A GUI for transcribing audio and video files using WhisperX, with CUDA acceleration for NVIDIA RTX 4070.
Updated to support the latest version of whisperx as of 4/1/2026.
Transcripts are saved as both .srt and .txt files in a transcripts/ folder next to the script.
- Windows 11 (AMD64)
- NVIDIA RTX 4070 (or compatible GPU)
- Git Bash
- Python 3.12.0
- CUDA 12.8.0
- cuDNN 9.x (I tested with 9.20 and 9.15)

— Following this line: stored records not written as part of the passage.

### src/rtl/sortnet_pkg.sv
package sortnet_pkg;

  // Stage s compares pairs that start on lanes with parity s % 2.
  function automatic int stage_parity(input int stage);
    return stage % 2;
  endfunction

  // Lane i is the upper member of a compare pair in this stage.
  function automatic bit is_pair_head(input int lane, input int par, input int lanes);
    return ((lane % 2) == par) && ((lane + 1) < lanes);
  endfunction

  // Lane i is the lower member of a compare pair in this stage.
  function automatic bit is_pair_tail(input int lane, input int par, input int lanes);
    return (lane >= 1) && (((lane - 1) % 2) == par) && (lane < lanes);
  endfunction

endpackage

### src/rtl/sortnet_cmpx.sv
module sortnet_cmpx #(
  parameter int WIDTH = 8
) (
  input  logic             clk,
  input  logic             rst_n,
  input  logic             en,
  input  logic [WIDTH-1:0] a,
  input  logic [WIDTH-1:0] b,
  output logic [WIDTH-1:0] hi,
  output logic [WIDTH-1:0] lo
);

  logic             swap;
  logic [WIDTH-1:0] hi_d, lo_d;
  logic [WIDTH-1:0] hi_q, lo_q;

  // Exchange only when the lower input is strictly larger; ties keep their order.
  always_comb begin
    swap = (b > a);
    hi_d = swap ? b : a;
    lo_d = swap ? a : b;
  end

  always_ff @(posedge clk) begin
    if (en) begin
      hi_q <= hi_d;
      lo_q <= lo_d;
    end
  end

  assign hi = hi_q;
  assign lo = lo_q;


  cmpx_order_chk: assert property (@(posedge clk) disable iff (!rst_n)
    en |=> (hi_q >= lo_q));


  cmpx_hold_chk: assert property (@(posedge clk) disable iff (!rst_n)
    !en |=> ($stable(hi_q) && $stable(lo_q)));

endmodule

### src/rtl/sortnet_dly.sv
module sortnet_dly #(
  parameter int WIDTH = 8
) (
  input  logic             clk,
  input  logic             rst_n,
  input  logic             en,
  input  logic [WIDTH-1:0] d,
  output logic [WIDTH-1:0] q
);

  logic [WIDTH-1:0] q_d, q_q;

  always_comb begin
    q_d = d;
  end

  always_ff @(posedge clk) begin
    if (en) begin
      q_q <= q_d;
    end
  end

  assign q = q_q;


  dly_hold_chk: assert property (@(posedge clk) disable iff (!rst_n)
    !en |=> $stable(q_q));

endmodule

### src/rtl/sortnet_stage.sv
module sortnet_stage
  import sortnet_pkg::*;
#(
  parameter int LANES = 5,
  parameter int WIDTH = 8,
  parameter int STAGE = 0
) (
  input  logic                   clk,
  input  logic                   rst_n,
  input  logic                   en,
  input  logic [LANES*WIDTH-1:0] d_in,
  output logic [LANES*WIDTH-1:0] d_out
);

  localparam int PAR = stage_parity(STAGE);

  for (genvar i = 0; i < LANES; i++) begin : g_lane
    if (is_pair_head(i, PAR, LANES)) begin : g_cmp
      sortnet_cmpx #(.WIDTH(WIDTH)) u_cmpx (
        .clk  (clk),
        .rst_n(rst_n),
        .en   (en),
        .a    (d_in [i*WIDTH +: WIDTH]),
        .b    (d_in [(i+1)*WIDTH +: WIDTH]),
        .hi   (d_out[i*WIDTH +: WIDTH]),
        .lo   (d_out[(i+1)*WIDTH +: WIDTH])
      );
    end else if (!is_pair_tail(i, PAR, LANES)) begin : g_pass
      sortnet_dly #(.WIDTH(WIDTH)) u_dly (
        .clk  (clk),
        .rst_n(rst_n),
        .en   (en),
        .d    (d_in [i*WIDTH +: WIDTH]),
        .q    (d_out[i*WIDTH +: WIDTH])
      );
    end
  end

endmodule

### src/rtl/sortnet_pipe.sv
module sortnet_pipe #(
  parameter int LANES = 5,
  parameter int WIDTH = 8
) (
  input  logic                   clk,
  input  logic                   rst_n,
  input  logic                   in_valid,
  input  logic [LANES*WIDTH-1:0] in_data,
  output logic                   out_valid,
  output logic [LANES*WIDTH-1:0] out_data
);

  localparam int DATA_W = LANES * WIDTH;
  localparam int CNT_W  = $clog2(LANES + 1);

  // Valid pipeline: bit s qualifies the output of stage s.
  logic [LANES-1:0] vld_d, vld_q;
  logic [LANES-1:0] stage_en;
  logic [DATA_W-1:0] chain [0:LANES];

  always_comb begin
    vld_d    = {vld_q[LANES-2:0], in_valid};
    stage_en = {vld_q[LANES-2:0], in_valid};
  end

  always_ff @(posedge clk or negedge rst_n) begin
    if (!rst_n) begin
      vld_q <= '0;
    end else begin
      vld_q <= vld_d;
    end
  end

  assign chain[0] = in_data;

  for (genvar s = 0; s < LANES; s++) begin : g_stage
    sortnet_stage #(.LANES(LANES), .WIDTH(WIDTH), .STAGE(s)) u_stage (
      .clk  (clk),
      .rst_n(rst_n),
      .en   (stage_en[s]),
      .d_in (chain[s]),
      .d_out(chain[s+1])
    );
  end

  assign out_valid = vld_q[LANES-1];
  assign out_data  = chain[LANES];

  // Cycles since reset release, saturating at LANES (checker use only).
  logic [CNT_W-1:0] warm_d, warm_q;

  always_comb begin
    warm_d = (warm_q == CNT_W'(LANES)) ? warm_q : warm_q + 1'b1;
  end

  always_ff @(posedge clk or negedge rst_n) begin
    if (!rst_n) begin
      warm_q <= '0;
    end else begin
      warm_q <= warm_d;
    end
  end


  warmup_quiet_chk: assert property (@(posedge clk) disable iff (!rst_n)
    (warm_q < CNT_W'(LANES)) |-> !out_valid);


  valid_follow_chk: assert property (@(posedge clk) disable iff (!rst_n)
    (warm_q == CNT_W'(LANES)) |=> (out_valid == $past(vld_q[LANES-2])));

  for (genvar i = 0; i < LANES - 1; i++) begin : g_ord

    sorted_out_chk: assert property (@(posedge clk) disable iff (!rst_n)
      out_valid |-> (out_data[i*WIDTH +: WIDTH] >= out_data[(i+1)*WIDTH +: WIDTH]));
  end

endmodule

### config.mk
export PLATFORM = sky130hd
export DESIGN_NAME = sortnet_pipe
export DESIGN_NICKNAME = d
export VERILOG_FILES = /design/src/rtl/sortnet_pkg.sv /design/src/rtl/sortnet_cmpx.sv /design/src/rtl/sortnet_dly.sv /design/src/rtl/sortnet_stage.sv /design/src/rtl/sortnet_pipe.sv
export SDC_FILE = /design/constraint.sdc
export NUM_CORES = 1
export LEC_CHECK = 0
export BUFFER_PORTS_ARGS = -buffer_cell sky130_fd_sc_hd__buf_2
export CAP_MARGIN = 5
export CORE_ASPECT_RATIO = 1.2
export CORE_MARGIN = 2
export CORE_UTILIZATION = 45
export DETAILED_ROUTE_END_ITERATION = 12
export HOLD_SLACK_MARGIN = 0.12
export PLACE_DENSITY = 0.66
export RECOVER_POWER = 50
export SLEW_MARGIN = 20
export SYNTH_ARGS = -nofsm -noshare
export SYNTH_HDL_FRONTEND = slang
export SYNTH_SLANG_ARGS = --single-unit
### constraint.sdc
create_clock -name clk -period 6.8 [get_ports clk]
set_clock_uncertainty 0.15 [all_clocks]
set_input_delay 0.34 -clock clk [delete_from_list [all_inputs] [get_ports clk]]
set_output_delay 0.34 -clock clk [all_outputs]
set_load 0.03 [all_outputs]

Download and run the installer:
wget https://developer.download.nvidia.com/compute/cuda/12.8.1/network_installers/cuda_12.8.1_windows_network.exe
After installing, set the CUDA_PATH environment variable if it wasn't set automatically:
- Value:
C:\Program Files\NVIDIA GPU Computing Toolkit\CUDA\v12.8
Download and run the installer:
wget https://developer.download.nvidia.com/compute/cudnn/9.20.0/local_installers/cudnn_9.20.0_windows_x86_64.exe
Add the cuDNN bin folder to your system PATH:
C:\Program Files\NVIDIA\CUDNN\v9.20\bin\12.9
Download from python.org or use the Python Launcher:
py install 3.12.0Open Git Bash in the project directory and run:
source install_4070_complete.bashThis script will:
- Create and activate a Python 3.12.0 virtual environment at
.venv - Install PyTorch and torchaudio 2.8.0cu128
- Verify CUDA 12.8 and cuDNN 9.x are detected correctly — if not, it will download the installers for you and exit
- Install WhisperX with all its dependencies.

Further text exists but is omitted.